Fork me on GitHub
#datahike
<
2021-05-17
>
timo08:05:21

Hi @willier. I thought there is a datahike-backend for dynamodb... :thinking_face: but it is quite straight-forward to write a datahike-backend https://cljdoc.org/d/io.replikativ/datahike/0.3.6/doc/backend-development, I already did it recently for cassandra: https://github.com/timokramer/datahike-cassandra.

willier08:05:45

Hi @timo, what does k/new-your-store do? i don't see the source for that, assume it creates the tables?

willier11:05:24

ah thanks! @U899JBRPF

👌 3
whilo18:05:43

@brownjoshua490 First of all the file system backend got some improvements (Java's async nio basically) that are not in the official dependencies yet because we want to provide a seamless migration experience with @konrad.kuehne work on https://github.com/replikativ/wanderung/tree/8-dh-dh-version-migration, which is almost done. So to get the optimal performance you should add [io.replikativ/konserve "0.6.0-alpha3"] first. (The older store had too small buffer sizes and you basically hit Java's FileOutputStreams all the time. Other backends should not be affected by this problem.)

whilo18:05:00

(ns sandbox
  (:require [datahike.api :as d]
            [taoensso.timbre :as t]))

(comment

  (t/set-level! :warn)

  (def schema [{:db/ident       :age
                :db/cardinality :db.cardinality/one
                :db/valueType   :db.type/long}])

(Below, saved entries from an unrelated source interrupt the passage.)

--- src/rtl/dual_fetch_unit.sv ---
// Dual-issue fetch stage: owns the PC, reads two consecutive imem words per cycle,
// and predicts beq/bne with a table of 2-bit saturating counters.
module dual_fetch_unit #(
  parameter int         BHT_BITS = 4,
  parameter logic [5:0] BEQ_OP   = 6'h04,
  parameter logic [5:0] BNE_OP   = 6'h05
) (
  input  logic        clk,
  input  logic        reset,
  output logic [7:0]  imem_addr1,
  output logic [7:0]  imem_addr2,
  input  logic [31:0] imem_data1,
  input  logic [31:0] imem_data2,
  input  logic        stall_outer,
  input  logic        redirect_valid,
  input  logic [7:0]  redirect_pc,
  input  logic        upd_valid,
  input  logic [7:0]  upd_pc,
  input  logic        upd_taken,
  output logic [31:0] inst1_Fetch,
  output logic [31:0] inst2_Fetch,
  output logic [7:0]  pcF,
  output logic [7:0]  pcPlus1F,
  output logic [7:0]  pcPlus2_F,
  output logic [7:0]  pcBranchF,
  output logic [7:0]  pcBranchF_inst2,
  output logic        predictionF_1,
  output logic        predictionF_2
);

  localparam int BHT_N = 1 << BHT_BITS;

  function automatic logic is_branch(input logic [31:0] inst);
    return (inst[31:26] == BEQ_OP) || (inst[31:26] == BNE_OP);
  endfunction

  function automatic logic [1:0] sat_ctr(input logic [1:0] ctr, input logic taken);
    if (taken)
      return (ctr == 2'b11) ? ctr : ctr + 2'b01;
    else
      return (ctr == 2'b00) ? ctr : ctr - 2'b01;
  endfunction

  logic [7:0]          pc_p0;
  logic [7:0]          pc_next;
  logic [1:0]          bht [BHT_N];
  logic [7:0]          pc_plus1;
  logic [7:0]          pc_plus2;
  logic [7:0]          tgt1;
  logic [7:0]          tgt2;
  logic [BHT_BITS-1:0] idx1;
  logic [BHT_BITS-1:0] idx2;
  logic [BHT_BITS-1:0] upd_idx;
  logic                pred1;
  logic                pred2;
  logic                unused_upd_hi;

  // Fetch stage: everything below is combinational from pc_p0, imem data and the BHT
  assign pc_plus1 = pc_p0 + 8'd1;
  assign pc_plus2 = pc_p0 + 8'd2;
  assign tgt1     = pc_plus1 + imem_data1[7:0];
  assign tgt2     = pc_plus2 + imem_data2[7:0];
  assign idx1     = pc_p0[BHT_BITS-1:0];
  assign idx2     = pc_plus1[BHT_BITS-1:0];
  assign upd_idx  = upd_pc[BHT_BITS-1:0];
  assign unused_upd_hi = ^upd_pc[7:BHT_BITS];

  // Slot 2 only predicts when slot 1 falls through, since slot 2 is squashed otherwise
  assign pred1 = is_branch(imem_data1) && bht[idx1][1];
  assign pred2 = !pred1 && is_branch(imem_data2) && bht[idx2][1];

  assign imem_addr1      = pc_p0;
  assign imem_addr2      = pc_plus1;
  assign pcF             = pc_p0;
  assign pcPlus1F        = pc_plus1;
  assign pcPlus2_F       = pc_plus2;
  assign pcBranchF       = tgt1;
  assign pcBranchF_inst2 = tgt2;
  assign predictionF_1   = pred1;
  assign predictionF_2   = pred2;
  assign inst1_Fetch     = imem_data1;
  assign inst2_Fetch     = pred1 ? 32'd0 : imem_data2;

  always_comb begin
    pc_next = pc_plus2;
    if (redirect_valid)   pc_next = redirect_pc;
    else if (stall_outer) pc_next = pc_p0;
    else if (pred1)       pc_next = tgt1;
    else if (pred2)       pc_next = tgt2;
  end

  // PC register boundary
  always_ff @(posedge clk or negedge reset) begin
    if (!reset) pc_p0 <= 8'd0;
    else        pc_p0 <= pc_next;
  end

  // Training is independent of stall/redirect; same-index reads see the old value this cycle
  always_ff @(posedge clk or negedge reset) begin
    if (!reset) begin
      for (int i = 0; i < BHT_N; i++) bht[i] <= 2'b01;
    end else if (upd_valid) begin
      bht[upd_idx] <= sat_ctr(bht[upd_idx], upd_taken);
    end
  end

endmodule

  (def cfg {:store  {:backend :file :path "/tmp/datahike-benchmark"}
            :keep-history? false ;; true
            :schema-flexibility :write
            :initial-tx schema})

  (d/delete-database cfg)

  (d/create-database cfg)

  (def conn (d/connect cfg))

  (time
   (do
     (d/transact conn
                 (vec (for [i (range 100000)]
                        [:db/add (inc i) :age i])))
     nil))

  ;; "Elapsed time: 7387.64224 msecs"
  ;; with history: "Elapsed time: 14087.425566 msecs"

  (d/q '[:find (count ?a)
         :in $
         :where [?e :age ?a]]
       @conn) ;; => 100000
  )

whilo18:05:00

Then this is the behaviour on my machine. It took me around 5 seconds (100k/5 = 20k datoms/sec) to transact this last time I checked this microbenchmark 3 months ago, so we might have introduced a slight performance regression in the last releases or my machine got slower.

whilo18:05:42

We currently do not write to the history index in parallel, something that should bring this number closer to 7 seconds (that is why it is approximately double).

whilo18:05:46

Of course this is just a microbenchmark, and as I mentioned, measures bulk throughput. We know how to add a buffer to the transactor to saturate at a similar speed for finer transaction granularity, but we have not done this work yet.

whilo18:05:22

@brownjoshua490 You should definitely see a better performance around 4-5k datoms/sec even on the old file store though. Maybe your Datoms contain a lot of data?

Josh19:05:17

@whilo Thanks for the example. Our datoms are string heavy, lot’s of strings that are ~100 - 200 chars I ran that example code a couple of times here are my results

Josh19:05:16

I’m still seeing 2-4x slower than the times that you have, were you on 0.3.3?

whilo21:05:59

I am on 0.3.6 (current master).

whilo21:05:33

@brownjoshua490 Maybe the string serialization costs us. It could also be our crypto hashing (which is optional). Can you provide either a data set or a representative workload that I can test?

whilo21:05:33

It definitely looks like it is a constant overhead here, because with history is now close to without history.

whilo22:05:07

I created 100k shuffled strings of length 300 from https://github.com/replikativ/zufall/blob/master/src/zufall/core.clj#L4, randomized insertion order and used a different filesystem and I still have similar performance (7.3 secs to transact). @brownjoshua490 Not sure what to make of this.